Vuelve a contarnos otra historia de familias mafiosas enfrentadas, y del tipo
con más labia y más caradura del mundo traicionándoles a diestra y siniestra,
siendo más listo y más despiadado que ellos, caminando siempre sobre el filo de
una hoja de afeitar, tirando los dados a cada movimiento y resignándose a las
vueltas del dios del azar. Pero lo que cuenta la serie lo cuenta tan bien que
parece que no lo hemos visto nunca antes, y con dos actores, Farrell y Milioti,
para la historia. En 2014, 2017 y 2019 la HBO ya había asombrado a los más
veteranos con True Detective, Heridas abiertas (Sharp Objects)
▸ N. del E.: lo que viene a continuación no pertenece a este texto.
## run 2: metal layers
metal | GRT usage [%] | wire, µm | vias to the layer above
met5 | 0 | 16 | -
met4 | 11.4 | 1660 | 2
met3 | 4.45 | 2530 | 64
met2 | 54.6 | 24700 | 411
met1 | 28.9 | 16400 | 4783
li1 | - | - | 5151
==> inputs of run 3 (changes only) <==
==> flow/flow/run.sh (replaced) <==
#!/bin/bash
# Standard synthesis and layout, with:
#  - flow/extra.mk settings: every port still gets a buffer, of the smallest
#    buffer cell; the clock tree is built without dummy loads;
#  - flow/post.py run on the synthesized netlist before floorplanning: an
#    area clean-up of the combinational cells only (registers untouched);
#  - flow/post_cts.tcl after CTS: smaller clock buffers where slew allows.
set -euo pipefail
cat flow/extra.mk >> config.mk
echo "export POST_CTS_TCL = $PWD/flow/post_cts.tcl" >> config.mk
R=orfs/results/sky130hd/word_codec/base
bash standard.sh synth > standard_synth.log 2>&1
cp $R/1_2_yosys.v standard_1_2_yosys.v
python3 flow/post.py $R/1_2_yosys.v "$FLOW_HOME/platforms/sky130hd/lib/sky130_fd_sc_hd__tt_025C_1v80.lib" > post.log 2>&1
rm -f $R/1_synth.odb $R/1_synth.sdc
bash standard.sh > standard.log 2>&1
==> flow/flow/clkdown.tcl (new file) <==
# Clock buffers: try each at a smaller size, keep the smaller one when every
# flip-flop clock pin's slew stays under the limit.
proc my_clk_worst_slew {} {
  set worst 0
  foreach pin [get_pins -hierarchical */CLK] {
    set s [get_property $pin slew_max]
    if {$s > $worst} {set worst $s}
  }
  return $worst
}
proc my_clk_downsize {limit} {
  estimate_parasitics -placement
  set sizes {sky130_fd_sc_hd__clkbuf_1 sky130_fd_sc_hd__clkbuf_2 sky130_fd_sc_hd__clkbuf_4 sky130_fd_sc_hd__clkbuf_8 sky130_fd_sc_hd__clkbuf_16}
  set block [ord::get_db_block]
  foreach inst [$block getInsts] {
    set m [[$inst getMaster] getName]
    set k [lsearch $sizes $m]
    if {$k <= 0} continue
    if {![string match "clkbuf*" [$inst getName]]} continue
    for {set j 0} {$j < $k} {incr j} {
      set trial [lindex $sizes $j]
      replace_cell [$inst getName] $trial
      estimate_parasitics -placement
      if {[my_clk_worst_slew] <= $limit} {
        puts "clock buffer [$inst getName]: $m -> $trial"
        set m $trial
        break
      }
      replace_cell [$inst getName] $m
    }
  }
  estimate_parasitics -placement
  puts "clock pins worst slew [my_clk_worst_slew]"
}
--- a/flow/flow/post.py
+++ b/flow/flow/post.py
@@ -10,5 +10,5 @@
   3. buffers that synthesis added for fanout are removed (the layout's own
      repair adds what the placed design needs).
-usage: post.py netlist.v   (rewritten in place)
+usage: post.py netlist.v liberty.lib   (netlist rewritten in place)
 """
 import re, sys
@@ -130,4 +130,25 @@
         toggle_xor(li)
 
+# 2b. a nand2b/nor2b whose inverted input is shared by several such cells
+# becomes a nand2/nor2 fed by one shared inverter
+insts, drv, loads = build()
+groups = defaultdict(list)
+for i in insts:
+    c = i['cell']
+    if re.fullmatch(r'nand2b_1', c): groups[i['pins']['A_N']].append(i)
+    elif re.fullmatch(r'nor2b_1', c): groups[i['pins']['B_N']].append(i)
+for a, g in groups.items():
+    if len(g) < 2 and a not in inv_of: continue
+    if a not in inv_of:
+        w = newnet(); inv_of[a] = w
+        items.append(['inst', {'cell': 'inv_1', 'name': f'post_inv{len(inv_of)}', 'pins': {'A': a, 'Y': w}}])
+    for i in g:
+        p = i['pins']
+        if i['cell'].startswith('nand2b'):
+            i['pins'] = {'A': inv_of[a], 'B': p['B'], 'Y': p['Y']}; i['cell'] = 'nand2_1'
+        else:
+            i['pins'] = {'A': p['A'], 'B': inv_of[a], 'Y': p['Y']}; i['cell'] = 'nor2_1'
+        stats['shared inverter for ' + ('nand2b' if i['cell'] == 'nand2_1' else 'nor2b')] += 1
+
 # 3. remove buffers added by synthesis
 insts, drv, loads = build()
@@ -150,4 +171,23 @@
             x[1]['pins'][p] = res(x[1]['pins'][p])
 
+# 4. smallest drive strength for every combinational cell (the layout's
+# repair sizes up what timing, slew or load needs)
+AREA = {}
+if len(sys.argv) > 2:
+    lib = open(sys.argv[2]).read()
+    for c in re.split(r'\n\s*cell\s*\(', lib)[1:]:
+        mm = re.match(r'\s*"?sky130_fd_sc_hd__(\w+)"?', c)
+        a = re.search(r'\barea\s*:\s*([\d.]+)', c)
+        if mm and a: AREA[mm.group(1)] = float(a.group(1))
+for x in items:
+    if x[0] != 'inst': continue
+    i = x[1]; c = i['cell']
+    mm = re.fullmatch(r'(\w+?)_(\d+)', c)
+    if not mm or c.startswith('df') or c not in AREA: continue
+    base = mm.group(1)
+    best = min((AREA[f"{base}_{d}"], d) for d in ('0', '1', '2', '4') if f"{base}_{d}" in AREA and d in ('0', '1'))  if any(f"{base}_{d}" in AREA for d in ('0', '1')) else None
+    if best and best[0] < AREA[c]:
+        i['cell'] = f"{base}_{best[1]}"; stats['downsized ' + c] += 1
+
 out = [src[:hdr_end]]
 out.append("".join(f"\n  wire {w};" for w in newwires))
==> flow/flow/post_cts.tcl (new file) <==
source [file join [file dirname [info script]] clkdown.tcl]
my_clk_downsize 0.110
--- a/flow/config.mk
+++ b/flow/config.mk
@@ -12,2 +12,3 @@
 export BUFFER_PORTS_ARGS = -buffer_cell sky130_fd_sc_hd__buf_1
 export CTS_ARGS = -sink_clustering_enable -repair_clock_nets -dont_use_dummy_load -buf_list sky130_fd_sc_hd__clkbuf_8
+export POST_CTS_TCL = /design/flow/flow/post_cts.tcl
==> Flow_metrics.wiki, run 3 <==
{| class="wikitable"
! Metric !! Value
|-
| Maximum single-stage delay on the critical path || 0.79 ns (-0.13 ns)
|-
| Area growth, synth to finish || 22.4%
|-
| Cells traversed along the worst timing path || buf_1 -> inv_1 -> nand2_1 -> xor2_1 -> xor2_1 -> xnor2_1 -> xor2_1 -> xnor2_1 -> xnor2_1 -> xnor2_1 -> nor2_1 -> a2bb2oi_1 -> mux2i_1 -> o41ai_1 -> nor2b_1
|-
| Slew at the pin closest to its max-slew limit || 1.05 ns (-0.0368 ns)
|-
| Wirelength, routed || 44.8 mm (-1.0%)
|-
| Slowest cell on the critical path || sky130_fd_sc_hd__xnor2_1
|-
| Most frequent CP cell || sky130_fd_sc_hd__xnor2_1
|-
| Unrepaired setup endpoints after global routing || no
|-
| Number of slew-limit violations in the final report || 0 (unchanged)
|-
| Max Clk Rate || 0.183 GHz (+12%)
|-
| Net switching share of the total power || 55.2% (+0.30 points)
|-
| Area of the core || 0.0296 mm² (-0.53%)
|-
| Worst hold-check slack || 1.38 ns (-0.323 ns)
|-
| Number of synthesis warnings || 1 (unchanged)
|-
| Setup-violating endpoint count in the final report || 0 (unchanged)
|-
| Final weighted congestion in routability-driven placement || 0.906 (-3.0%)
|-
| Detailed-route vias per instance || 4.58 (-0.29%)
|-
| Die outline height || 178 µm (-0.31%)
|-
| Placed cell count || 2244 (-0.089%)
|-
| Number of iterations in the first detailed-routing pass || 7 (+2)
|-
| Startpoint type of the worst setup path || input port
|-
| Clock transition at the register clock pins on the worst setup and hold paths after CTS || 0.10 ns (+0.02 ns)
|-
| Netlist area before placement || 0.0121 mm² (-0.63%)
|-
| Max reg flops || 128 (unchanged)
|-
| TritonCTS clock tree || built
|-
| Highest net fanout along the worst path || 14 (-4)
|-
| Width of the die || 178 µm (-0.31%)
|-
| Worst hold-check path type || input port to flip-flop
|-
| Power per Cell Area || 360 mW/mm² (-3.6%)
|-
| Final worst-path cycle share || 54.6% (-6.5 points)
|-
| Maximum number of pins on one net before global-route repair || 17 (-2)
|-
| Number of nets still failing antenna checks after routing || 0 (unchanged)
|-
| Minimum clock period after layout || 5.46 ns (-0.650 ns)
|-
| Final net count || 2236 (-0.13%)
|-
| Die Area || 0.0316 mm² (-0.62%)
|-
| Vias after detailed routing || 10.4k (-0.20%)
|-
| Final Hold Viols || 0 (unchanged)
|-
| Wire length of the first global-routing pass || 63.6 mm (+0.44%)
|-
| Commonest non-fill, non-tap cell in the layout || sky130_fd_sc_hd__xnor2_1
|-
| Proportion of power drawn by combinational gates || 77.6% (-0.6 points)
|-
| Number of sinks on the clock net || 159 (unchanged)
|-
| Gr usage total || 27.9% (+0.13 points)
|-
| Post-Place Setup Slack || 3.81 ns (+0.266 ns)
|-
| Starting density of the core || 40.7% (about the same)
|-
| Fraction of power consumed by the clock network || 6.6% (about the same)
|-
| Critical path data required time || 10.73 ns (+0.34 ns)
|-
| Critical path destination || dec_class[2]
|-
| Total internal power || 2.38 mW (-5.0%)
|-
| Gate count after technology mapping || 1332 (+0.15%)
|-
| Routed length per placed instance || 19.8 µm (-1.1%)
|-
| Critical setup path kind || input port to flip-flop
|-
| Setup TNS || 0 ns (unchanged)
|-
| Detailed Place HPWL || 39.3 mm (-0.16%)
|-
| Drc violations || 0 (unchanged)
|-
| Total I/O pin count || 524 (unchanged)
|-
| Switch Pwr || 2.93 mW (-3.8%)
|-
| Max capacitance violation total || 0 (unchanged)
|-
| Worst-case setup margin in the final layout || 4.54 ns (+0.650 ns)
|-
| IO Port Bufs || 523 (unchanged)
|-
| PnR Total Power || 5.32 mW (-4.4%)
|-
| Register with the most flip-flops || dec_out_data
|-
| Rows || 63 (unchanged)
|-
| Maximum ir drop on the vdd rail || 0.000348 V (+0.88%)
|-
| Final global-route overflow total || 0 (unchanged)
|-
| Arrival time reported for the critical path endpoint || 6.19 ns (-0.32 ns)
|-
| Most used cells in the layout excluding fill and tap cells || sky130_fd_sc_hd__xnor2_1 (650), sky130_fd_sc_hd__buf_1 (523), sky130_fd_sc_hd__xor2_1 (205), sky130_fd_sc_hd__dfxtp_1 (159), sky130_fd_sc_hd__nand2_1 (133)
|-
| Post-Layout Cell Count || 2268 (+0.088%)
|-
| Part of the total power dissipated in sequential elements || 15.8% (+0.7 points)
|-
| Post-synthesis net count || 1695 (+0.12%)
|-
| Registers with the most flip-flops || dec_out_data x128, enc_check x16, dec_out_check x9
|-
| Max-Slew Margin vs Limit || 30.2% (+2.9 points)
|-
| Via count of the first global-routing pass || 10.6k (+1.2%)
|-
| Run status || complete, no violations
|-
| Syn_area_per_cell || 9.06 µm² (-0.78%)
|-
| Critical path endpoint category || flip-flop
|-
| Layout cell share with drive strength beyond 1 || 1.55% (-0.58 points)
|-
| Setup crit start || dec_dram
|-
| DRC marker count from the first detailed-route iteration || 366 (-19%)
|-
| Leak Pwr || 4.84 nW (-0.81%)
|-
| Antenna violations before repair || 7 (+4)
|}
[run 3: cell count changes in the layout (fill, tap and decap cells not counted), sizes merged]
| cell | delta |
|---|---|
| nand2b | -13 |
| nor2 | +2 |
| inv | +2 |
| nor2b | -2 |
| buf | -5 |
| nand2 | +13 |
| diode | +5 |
y Euphoria, respectivamente. Con esas ficciones, la cadena había llegado
más lejos, quizá, de lo que antes nadie llegó, proponiendo para la evolución
del cine como arte algo parecido a lo que en literatura propusieron, hace ya
casi un siglo, figuras como William Faulkner, Virginia Woolf, Hermann Broch o
Thomas Mann. Pero probablemente eso es materia para otro momento y otro texto.
Por ahora, limitémonos a terminar este y a volver a ver, entera, The Penguin.